Records from a dataset
______________________________
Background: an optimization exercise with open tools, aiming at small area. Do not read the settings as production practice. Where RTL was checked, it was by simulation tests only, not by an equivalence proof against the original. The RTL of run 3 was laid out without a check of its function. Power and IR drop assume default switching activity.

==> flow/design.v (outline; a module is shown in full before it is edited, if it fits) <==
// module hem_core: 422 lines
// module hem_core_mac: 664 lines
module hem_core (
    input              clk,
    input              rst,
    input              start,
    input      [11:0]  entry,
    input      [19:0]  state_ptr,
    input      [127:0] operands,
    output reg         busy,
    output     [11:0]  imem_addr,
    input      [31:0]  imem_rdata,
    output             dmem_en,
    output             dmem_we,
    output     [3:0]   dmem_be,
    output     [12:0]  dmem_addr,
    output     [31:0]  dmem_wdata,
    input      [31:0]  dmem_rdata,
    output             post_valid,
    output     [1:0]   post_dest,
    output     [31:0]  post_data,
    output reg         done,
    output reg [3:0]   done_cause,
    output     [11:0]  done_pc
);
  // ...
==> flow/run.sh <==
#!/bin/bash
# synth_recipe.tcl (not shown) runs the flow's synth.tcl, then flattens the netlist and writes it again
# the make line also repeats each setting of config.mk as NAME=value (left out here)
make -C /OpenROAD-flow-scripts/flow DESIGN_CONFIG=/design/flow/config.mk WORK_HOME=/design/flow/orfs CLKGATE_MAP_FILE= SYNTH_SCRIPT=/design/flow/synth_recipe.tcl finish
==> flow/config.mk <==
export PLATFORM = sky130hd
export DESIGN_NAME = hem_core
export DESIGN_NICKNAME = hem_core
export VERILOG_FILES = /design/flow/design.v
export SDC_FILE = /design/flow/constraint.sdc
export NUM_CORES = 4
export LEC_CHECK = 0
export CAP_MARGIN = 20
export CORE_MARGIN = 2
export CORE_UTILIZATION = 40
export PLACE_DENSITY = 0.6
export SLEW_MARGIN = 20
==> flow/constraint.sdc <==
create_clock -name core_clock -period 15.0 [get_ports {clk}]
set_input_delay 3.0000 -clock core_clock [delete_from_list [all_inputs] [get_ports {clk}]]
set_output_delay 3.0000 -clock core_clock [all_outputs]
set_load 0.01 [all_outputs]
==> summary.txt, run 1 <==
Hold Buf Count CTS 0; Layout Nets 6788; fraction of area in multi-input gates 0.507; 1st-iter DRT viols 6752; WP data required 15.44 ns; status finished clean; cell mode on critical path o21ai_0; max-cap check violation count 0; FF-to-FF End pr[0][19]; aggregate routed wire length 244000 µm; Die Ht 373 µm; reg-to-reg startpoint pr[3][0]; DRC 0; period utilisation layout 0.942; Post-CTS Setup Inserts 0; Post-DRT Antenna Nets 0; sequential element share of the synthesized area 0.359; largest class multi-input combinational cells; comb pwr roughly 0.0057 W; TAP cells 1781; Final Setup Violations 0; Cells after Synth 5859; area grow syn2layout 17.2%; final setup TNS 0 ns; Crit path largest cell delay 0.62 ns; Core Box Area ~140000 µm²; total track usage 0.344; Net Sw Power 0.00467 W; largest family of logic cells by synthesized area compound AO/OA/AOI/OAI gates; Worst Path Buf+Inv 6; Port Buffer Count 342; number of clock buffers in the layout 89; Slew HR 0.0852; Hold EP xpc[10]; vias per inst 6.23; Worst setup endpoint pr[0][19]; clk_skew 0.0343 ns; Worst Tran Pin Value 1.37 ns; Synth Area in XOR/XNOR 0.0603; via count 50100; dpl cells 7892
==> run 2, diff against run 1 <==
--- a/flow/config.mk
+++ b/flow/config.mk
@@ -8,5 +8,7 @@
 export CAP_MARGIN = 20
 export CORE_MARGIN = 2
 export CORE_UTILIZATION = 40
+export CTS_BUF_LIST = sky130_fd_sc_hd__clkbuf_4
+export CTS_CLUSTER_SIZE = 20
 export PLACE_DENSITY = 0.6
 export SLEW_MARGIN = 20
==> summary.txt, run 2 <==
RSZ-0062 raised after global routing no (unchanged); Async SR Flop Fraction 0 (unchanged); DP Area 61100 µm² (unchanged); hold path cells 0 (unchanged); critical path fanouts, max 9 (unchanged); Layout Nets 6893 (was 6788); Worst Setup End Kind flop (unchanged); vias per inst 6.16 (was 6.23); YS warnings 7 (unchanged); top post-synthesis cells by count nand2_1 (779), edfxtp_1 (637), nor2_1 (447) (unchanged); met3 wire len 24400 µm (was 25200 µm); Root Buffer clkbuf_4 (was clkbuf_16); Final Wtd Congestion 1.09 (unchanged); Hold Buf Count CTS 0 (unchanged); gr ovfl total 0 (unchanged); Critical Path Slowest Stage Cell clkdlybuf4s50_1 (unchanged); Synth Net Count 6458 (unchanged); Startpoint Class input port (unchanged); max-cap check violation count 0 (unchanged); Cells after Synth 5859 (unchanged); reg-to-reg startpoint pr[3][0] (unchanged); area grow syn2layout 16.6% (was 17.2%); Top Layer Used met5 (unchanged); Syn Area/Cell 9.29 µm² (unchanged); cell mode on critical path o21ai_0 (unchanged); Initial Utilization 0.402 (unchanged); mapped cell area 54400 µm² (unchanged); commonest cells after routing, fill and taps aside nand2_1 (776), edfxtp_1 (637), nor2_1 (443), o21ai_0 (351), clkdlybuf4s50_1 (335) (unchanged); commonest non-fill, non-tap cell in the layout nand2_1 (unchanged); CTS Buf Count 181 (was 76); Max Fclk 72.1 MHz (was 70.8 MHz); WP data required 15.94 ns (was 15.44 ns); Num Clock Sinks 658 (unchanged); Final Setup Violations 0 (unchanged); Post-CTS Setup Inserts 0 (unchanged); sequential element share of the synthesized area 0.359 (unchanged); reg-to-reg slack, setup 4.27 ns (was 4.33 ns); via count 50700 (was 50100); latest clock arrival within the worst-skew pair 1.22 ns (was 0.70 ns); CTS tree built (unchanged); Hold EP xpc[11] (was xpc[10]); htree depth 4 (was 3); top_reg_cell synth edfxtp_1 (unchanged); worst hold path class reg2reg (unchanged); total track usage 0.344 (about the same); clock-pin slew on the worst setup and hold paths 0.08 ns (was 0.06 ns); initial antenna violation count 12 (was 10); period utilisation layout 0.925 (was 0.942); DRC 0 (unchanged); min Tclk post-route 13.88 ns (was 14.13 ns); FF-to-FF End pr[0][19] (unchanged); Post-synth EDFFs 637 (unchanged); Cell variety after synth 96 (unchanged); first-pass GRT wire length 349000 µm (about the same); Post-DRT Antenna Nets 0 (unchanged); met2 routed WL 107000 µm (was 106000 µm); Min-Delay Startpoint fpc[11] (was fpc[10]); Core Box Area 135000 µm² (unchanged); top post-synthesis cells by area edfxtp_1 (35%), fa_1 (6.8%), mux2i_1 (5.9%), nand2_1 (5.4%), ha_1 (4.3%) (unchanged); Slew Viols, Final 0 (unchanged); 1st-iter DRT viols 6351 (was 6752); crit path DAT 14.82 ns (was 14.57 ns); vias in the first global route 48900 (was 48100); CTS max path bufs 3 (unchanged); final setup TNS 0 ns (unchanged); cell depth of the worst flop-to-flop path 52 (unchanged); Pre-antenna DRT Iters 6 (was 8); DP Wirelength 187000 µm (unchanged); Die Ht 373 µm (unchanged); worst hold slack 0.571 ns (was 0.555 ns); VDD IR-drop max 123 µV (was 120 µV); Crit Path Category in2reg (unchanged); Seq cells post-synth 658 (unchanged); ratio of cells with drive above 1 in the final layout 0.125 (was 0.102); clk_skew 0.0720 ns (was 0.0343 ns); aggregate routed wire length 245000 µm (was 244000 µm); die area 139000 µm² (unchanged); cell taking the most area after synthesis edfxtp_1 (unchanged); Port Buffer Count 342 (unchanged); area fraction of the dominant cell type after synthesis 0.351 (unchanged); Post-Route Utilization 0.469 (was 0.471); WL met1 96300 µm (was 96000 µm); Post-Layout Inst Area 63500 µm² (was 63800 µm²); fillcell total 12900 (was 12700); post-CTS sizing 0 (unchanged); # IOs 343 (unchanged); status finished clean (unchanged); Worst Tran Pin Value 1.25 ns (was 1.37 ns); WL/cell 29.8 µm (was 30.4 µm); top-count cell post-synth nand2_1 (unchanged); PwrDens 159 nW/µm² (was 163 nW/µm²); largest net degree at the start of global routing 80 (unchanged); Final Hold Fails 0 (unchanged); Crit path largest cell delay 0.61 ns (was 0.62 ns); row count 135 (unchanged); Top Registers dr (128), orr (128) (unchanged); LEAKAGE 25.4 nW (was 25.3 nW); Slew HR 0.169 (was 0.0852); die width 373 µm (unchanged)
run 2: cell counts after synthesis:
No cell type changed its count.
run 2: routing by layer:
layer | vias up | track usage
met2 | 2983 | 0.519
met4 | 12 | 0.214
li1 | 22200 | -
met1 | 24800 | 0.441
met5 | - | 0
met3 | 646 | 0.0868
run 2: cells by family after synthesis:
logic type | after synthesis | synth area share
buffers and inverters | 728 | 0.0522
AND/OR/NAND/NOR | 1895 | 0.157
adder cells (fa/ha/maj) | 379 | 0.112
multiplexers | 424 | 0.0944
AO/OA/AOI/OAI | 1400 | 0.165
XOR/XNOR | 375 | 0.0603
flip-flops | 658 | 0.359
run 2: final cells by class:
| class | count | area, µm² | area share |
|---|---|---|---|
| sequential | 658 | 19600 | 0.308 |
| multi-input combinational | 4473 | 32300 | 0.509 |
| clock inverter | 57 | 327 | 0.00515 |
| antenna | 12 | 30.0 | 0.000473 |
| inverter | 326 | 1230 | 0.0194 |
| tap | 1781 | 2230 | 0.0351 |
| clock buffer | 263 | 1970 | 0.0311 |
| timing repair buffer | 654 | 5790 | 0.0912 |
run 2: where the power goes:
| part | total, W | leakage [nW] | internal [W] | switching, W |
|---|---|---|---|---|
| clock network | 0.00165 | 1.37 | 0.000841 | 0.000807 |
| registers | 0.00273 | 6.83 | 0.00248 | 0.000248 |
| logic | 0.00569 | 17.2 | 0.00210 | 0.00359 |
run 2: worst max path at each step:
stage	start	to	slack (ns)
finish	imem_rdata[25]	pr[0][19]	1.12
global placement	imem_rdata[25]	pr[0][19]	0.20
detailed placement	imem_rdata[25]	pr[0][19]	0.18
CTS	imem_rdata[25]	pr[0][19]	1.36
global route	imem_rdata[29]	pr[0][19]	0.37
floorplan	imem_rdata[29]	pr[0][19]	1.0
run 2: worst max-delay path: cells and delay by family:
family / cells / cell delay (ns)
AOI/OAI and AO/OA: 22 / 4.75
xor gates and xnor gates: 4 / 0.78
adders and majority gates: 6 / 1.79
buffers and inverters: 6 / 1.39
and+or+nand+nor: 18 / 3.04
______________________________
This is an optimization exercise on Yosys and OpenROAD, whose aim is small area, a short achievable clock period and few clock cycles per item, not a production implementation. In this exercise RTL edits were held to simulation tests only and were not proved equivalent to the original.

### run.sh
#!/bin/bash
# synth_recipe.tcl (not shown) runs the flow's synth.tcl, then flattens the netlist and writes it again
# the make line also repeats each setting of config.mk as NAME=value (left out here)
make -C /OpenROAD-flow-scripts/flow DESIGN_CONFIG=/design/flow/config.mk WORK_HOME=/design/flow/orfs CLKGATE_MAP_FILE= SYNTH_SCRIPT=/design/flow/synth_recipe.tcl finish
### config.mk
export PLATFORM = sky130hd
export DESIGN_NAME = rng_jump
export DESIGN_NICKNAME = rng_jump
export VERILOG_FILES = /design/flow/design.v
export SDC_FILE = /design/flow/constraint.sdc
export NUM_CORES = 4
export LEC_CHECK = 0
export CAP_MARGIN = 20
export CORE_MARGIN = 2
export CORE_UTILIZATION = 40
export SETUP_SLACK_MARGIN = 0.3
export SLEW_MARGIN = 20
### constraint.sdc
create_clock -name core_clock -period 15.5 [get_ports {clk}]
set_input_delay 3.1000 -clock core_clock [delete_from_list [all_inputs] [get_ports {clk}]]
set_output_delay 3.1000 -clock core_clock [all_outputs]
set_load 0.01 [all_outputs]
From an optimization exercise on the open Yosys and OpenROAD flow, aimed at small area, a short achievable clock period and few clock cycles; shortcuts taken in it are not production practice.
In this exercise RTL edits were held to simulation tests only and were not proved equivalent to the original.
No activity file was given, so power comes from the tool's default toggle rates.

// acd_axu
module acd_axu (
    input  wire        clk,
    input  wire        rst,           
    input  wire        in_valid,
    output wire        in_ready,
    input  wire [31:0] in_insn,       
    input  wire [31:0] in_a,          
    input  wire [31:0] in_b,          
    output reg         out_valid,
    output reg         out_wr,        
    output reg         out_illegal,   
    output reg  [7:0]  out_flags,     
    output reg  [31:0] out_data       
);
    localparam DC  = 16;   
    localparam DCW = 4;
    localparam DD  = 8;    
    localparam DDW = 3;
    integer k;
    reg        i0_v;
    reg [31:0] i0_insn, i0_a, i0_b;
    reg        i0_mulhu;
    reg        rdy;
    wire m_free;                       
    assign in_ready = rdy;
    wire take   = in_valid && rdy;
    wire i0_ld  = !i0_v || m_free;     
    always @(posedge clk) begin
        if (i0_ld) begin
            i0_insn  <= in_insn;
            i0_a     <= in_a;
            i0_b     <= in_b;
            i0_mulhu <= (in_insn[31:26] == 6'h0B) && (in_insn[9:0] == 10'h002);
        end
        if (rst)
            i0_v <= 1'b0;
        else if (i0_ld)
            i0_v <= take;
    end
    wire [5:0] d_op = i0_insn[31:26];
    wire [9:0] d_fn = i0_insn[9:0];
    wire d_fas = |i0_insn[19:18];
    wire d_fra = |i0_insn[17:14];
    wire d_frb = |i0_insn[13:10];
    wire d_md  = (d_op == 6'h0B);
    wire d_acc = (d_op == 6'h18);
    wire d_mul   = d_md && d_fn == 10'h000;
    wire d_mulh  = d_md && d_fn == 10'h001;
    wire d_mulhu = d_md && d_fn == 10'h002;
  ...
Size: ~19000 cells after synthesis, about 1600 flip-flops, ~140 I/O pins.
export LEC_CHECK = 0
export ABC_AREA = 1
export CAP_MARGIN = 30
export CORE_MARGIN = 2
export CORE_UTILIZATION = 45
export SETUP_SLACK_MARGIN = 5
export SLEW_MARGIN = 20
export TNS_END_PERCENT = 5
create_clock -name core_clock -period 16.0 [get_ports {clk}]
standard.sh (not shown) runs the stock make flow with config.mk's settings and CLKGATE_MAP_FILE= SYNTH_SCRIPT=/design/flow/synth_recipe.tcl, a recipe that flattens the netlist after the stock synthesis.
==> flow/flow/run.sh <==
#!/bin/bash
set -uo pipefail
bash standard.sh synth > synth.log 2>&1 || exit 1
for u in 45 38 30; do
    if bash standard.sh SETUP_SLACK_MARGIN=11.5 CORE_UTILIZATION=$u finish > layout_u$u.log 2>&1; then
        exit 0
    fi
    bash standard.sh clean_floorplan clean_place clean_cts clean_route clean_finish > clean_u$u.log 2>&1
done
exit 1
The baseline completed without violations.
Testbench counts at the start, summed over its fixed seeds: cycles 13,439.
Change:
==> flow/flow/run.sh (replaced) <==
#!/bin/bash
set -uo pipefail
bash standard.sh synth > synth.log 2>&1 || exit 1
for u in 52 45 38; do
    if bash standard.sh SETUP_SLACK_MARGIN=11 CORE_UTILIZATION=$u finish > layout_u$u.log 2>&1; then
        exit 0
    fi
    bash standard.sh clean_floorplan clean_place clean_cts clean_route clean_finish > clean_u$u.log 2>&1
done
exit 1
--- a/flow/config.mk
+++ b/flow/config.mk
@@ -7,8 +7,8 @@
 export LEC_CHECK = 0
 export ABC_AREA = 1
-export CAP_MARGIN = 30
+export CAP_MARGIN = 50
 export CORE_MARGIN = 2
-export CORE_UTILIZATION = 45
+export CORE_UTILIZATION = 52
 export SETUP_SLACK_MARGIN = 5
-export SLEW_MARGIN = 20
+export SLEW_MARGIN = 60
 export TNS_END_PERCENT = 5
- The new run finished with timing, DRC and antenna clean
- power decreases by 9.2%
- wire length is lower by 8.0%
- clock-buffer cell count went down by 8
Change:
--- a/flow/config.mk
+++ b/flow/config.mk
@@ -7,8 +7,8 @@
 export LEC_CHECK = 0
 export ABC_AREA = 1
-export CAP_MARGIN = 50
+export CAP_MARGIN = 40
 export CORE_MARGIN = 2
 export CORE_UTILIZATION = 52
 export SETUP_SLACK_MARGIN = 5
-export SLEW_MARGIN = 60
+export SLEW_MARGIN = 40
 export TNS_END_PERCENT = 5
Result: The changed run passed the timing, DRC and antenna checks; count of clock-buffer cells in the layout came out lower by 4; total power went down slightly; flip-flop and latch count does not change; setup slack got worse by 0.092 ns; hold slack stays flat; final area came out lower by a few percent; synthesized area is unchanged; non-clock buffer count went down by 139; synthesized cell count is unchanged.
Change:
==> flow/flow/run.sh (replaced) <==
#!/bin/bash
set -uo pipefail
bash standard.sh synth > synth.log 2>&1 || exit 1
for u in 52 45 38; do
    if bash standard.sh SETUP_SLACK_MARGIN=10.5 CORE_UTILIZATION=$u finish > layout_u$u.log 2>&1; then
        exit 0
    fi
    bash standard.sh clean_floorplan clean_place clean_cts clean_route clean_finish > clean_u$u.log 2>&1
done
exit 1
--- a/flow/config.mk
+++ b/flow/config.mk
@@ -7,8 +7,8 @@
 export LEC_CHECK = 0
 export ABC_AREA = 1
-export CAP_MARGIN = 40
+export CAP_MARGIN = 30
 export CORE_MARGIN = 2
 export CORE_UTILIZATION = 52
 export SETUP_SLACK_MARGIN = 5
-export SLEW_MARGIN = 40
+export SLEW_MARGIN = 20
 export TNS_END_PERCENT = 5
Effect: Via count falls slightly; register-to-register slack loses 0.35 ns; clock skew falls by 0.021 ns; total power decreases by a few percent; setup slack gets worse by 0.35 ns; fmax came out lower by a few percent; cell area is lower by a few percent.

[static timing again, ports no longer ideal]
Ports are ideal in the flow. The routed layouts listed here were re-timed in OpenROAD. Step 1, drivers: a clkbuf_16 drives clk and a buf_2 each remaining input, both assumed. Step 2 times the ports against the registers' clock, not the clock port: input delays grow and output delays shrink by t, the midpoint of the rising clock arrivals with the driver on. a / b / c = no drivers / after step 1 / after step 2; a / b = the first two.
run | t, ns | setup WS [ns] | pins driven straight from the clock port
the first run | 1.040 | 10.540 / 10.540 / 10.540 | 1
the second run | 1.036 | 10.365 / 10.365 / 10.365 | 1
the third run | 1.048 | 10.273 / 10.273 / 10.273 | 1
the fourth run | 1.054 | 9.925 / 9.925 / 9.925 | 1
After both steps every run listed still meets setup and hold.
______________________________
If a line in the entries includes the word "inverters", copy that line out.

buffers and inverters | 728 | 0.0522
buffers and inverters: 6 / 1.39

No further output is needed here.